The latest indication from the UK Treasury is that it will apply the Barnett formula in the usual way. If that is the case, our funding could be as low as £380 million—and perhaps even lower, based on the OBR’s estimates of the total cost to the public sector. That is very far away from the reality of what we need to cover the direct employment costs to devolved Government and, of course, to local government. As has been highlighted, the change will cost £265 million for local government alone, never mind the additional costs for all the other contracted services that are so critical to our NHS and wider public services.
Crucially, we do not know when any Barnett-formula funding—or any other funding—will arrive. We might have to wait until the UK Government’s spring statement for confirmation of the amounts, which is simply unacceptable when we are so close to the Scottish budget.
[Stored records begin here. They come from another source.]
What follows belongs to an exercise in optimizing a design on an open flow for a short achievable clock period and few clock cycles; a production flow would make more cautious choices. Only simulation tests tie the RTL to the original design; equivalence was not proved.

Setup of the baseline:
## projectCPU2022
module projectCPU2022(
  clk,
  rst,
  wrEn,
  data_fromRAM,
  addr_toRAM,
  data_toRAM
);
input clk, rst;
input wire [15:0] data_fromRAM;
output wire [15:0] data_toRAM;
output wire wrEn;
output wire [12:0] addr_toRAM;
localparam LB = 6;             
localparam N  = 1 << LB;
localparam TB = 13 - LB;       
localparam K  = 32;            
localparam OP_ADD = 3'd0, OP_NOR = 3'd1, OP_SRL = 3'd2, OP_RRL = 3'd3,
           OP_CMP = 3'd4, OP_BZ = 3'd5, OP_CP2W = 3'd6, OP_CPFW = 3'd7;
reg [15:0] W;
reg        dv;         
reg [12:0] dpc;
reg [15:0] dins;
reg        dind;       
reg        dopv;       
reg [15:0] dopval;
reg        mv;         
reg [2:0]  mop;
reg [12:0] mpc;
reg [12:0] mea;
reg        mind;
reg        mmem;       
reg [15:0] mval;
reg        m_st;       
reg        m_st4;      
reg        ev;         
reg [2:0]  eop;
reg [12:0] epc;
reg [12:0] eea;
reg        eind;
reg        emem;       
reg [15:0] eval;
reg        e_st;       
reg        e_st4;      
reg        e_bz;       
reg        e_add, e_nor, e_srl, e_rrl, e_cmp, e_cp2w, e_alu;    
reg        e_bzm;      
reg        e_bzz;      
reg        m_wmod, m_cp2w_c;    
reg        e_wmod, e_cp2w_c;    
reg        q_we;       
reg [12:0] q_a;
reg [15:0] q_d;
reg        q_fetch;
reg        a_v;        
reg        a_fetch;
reg [12:0] a_a;
reg        a_fw;       
reg [15:0] a_fwd;
reg        s0v, s1v;   
reg [12:0] s0a, s1a;
reg [15:0] s0d, s1d;
reg        lsv;        
reg [12:0] lsa;
reg [15:0] lsd;
reg        pv;         
reg [12:0] pa;
reg [15:0] pd;
reg [12:0] fpc;        
reg [12:0] fa;         
reg [12:0] fa1;        
reg        fa_miss;    
reg [N-1:0] fpc_oh;
reg [N-1:0] fa1_oh;
reg [N-1:0] mval_oh;
reg [N-1:0] eval_oh;
reg [12:0] sh4;        
reg        sh4v;
reg [N-1:0]     lv;
reg [N*TB-1:0]  ltag;
reg [N*16-1:0]  lins;
reg [N-1:0]     lind;     
reg [N-1:0]     lopv;
reg [N*16-1:0]  lopval;
function [N-1:0] dec;
  input [LB-1:0] i;
  begin
    dec = {{(N-1){1'b0}}, 1'b1} << i;
  end
endfunction
function [N-1:0] rotl;
  input [N-1:0] x;
  begin
    rotl = {x[N-2:0], x[N-1]};
  end
endfunction
function [12:0] padd13;
  input [12:0] a;
  input [12:0] b;
  reg [12:0] g, p, g2, p2;
  integer k, d;
  begin
    g = a & b;
    p = a ^ b;
    for (d = 1; d < 13; d = d * 2) begin
      g2 = g; p2 = p;
  ...
clock: 6.0 ns
lec_check: 0
abc_clock_period_in_ps: 3000
cap_margin: 20
core_margin: 2
core_utilization: 32
setup_slack_margin: 2.5
slew_margin: 20
tns_end_percent: 5
run.sh (not shown) runs the stock make flow with config.mk's settings and CLKGATE_MAP_FILE= SYNTH_SCRIPT=/design/flow/synth_recipe.tcl, a recipe that flattens the netlist after the stock synthesis.
Stage in which a tool error killed the baseline: 5_1_grt.
Testbench counts of the baseline, summed over its fixed seeds: cycles 422,570.
Input-level comparison between the candidate and the baseline:
# the baseline
export LEC_CHECK = 0
export ABC_CLOCK_PERIOD_IN_PS = 3000
export CAP_MARGIN = 20
export CORE_MARGIN = 2
export CORE_UTILIZATION = 32
export SETUP_SLACK_MARGIN = 2.5
export SLEW_MARGIN = 20
export TNS_END_PERCENT = 5
create_clock -name core_clock -period 6.0 [get_ports {clk}]
# the candidate
export LEC_CHECK = 0
export ABC_CLOCK_PERIOD_IN_PS = 3000
export CAP_MARGIN = 20
export CORE_MARGIN = 2
export CORE_UTILIZATION = 40
export SETUP_SLACK_MARGIN = 2.5
export SLEW_MARGIN = 20
export TNS_END_PERCENT = 5
create_clock -name core_clock -period 6.0 [get_ports {clk}]
- For the candidate, the flow was terminated by a tool error in 5_1_grt and produced no final design.
- Routability congestion estimate from global placement for the candidate: about 7% up relative to the baseline
- The placed cell area of the candidate falls short of that of the baseline by about 3%.
- The candidate against the baseline: instance count after placement with tap cells included went down about 7%; horizontal die dimension went down about 10%.
- The candidate -> the baseline: synthesized cell area delta 0, exact match
- Lower placement row count among the baseline and the candidate: the candidate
We will, of course, ensure that our budget accounts for the increased costs that the chancellor is imposing on us, but we are waiting to hear whether the chancellor will provide the funding or whether, unfortunately, the money will have to be taken from elsewhere to enable us—as we must do by law—to balance our budget every year.
If the Scottish Government does not receive the funding to meet those costs, it will be yet another sign of the Labour Party implementing austerity by the back door, whether through the removal of winter fuel payments, the continuation of the bedroom tax or the increased national insurance burden. It will fall, yet again, on the Scottish Government and the Scottish Parliament to try to mitigate the damage of UK Government decisions. Our fiscal powers stretch only so far, and it is for the reasons I have mentioned that we are calling on the chancellor to act now and ensure that public service delivery in Scotland is protected.
Thank you, minister, and congratulations on weaving in your alliteration after all.
That concludes the debate on the impact of national insurance increase on public services. There will be a brief pause before we move to the next item of business to allow those on the front benches to change places.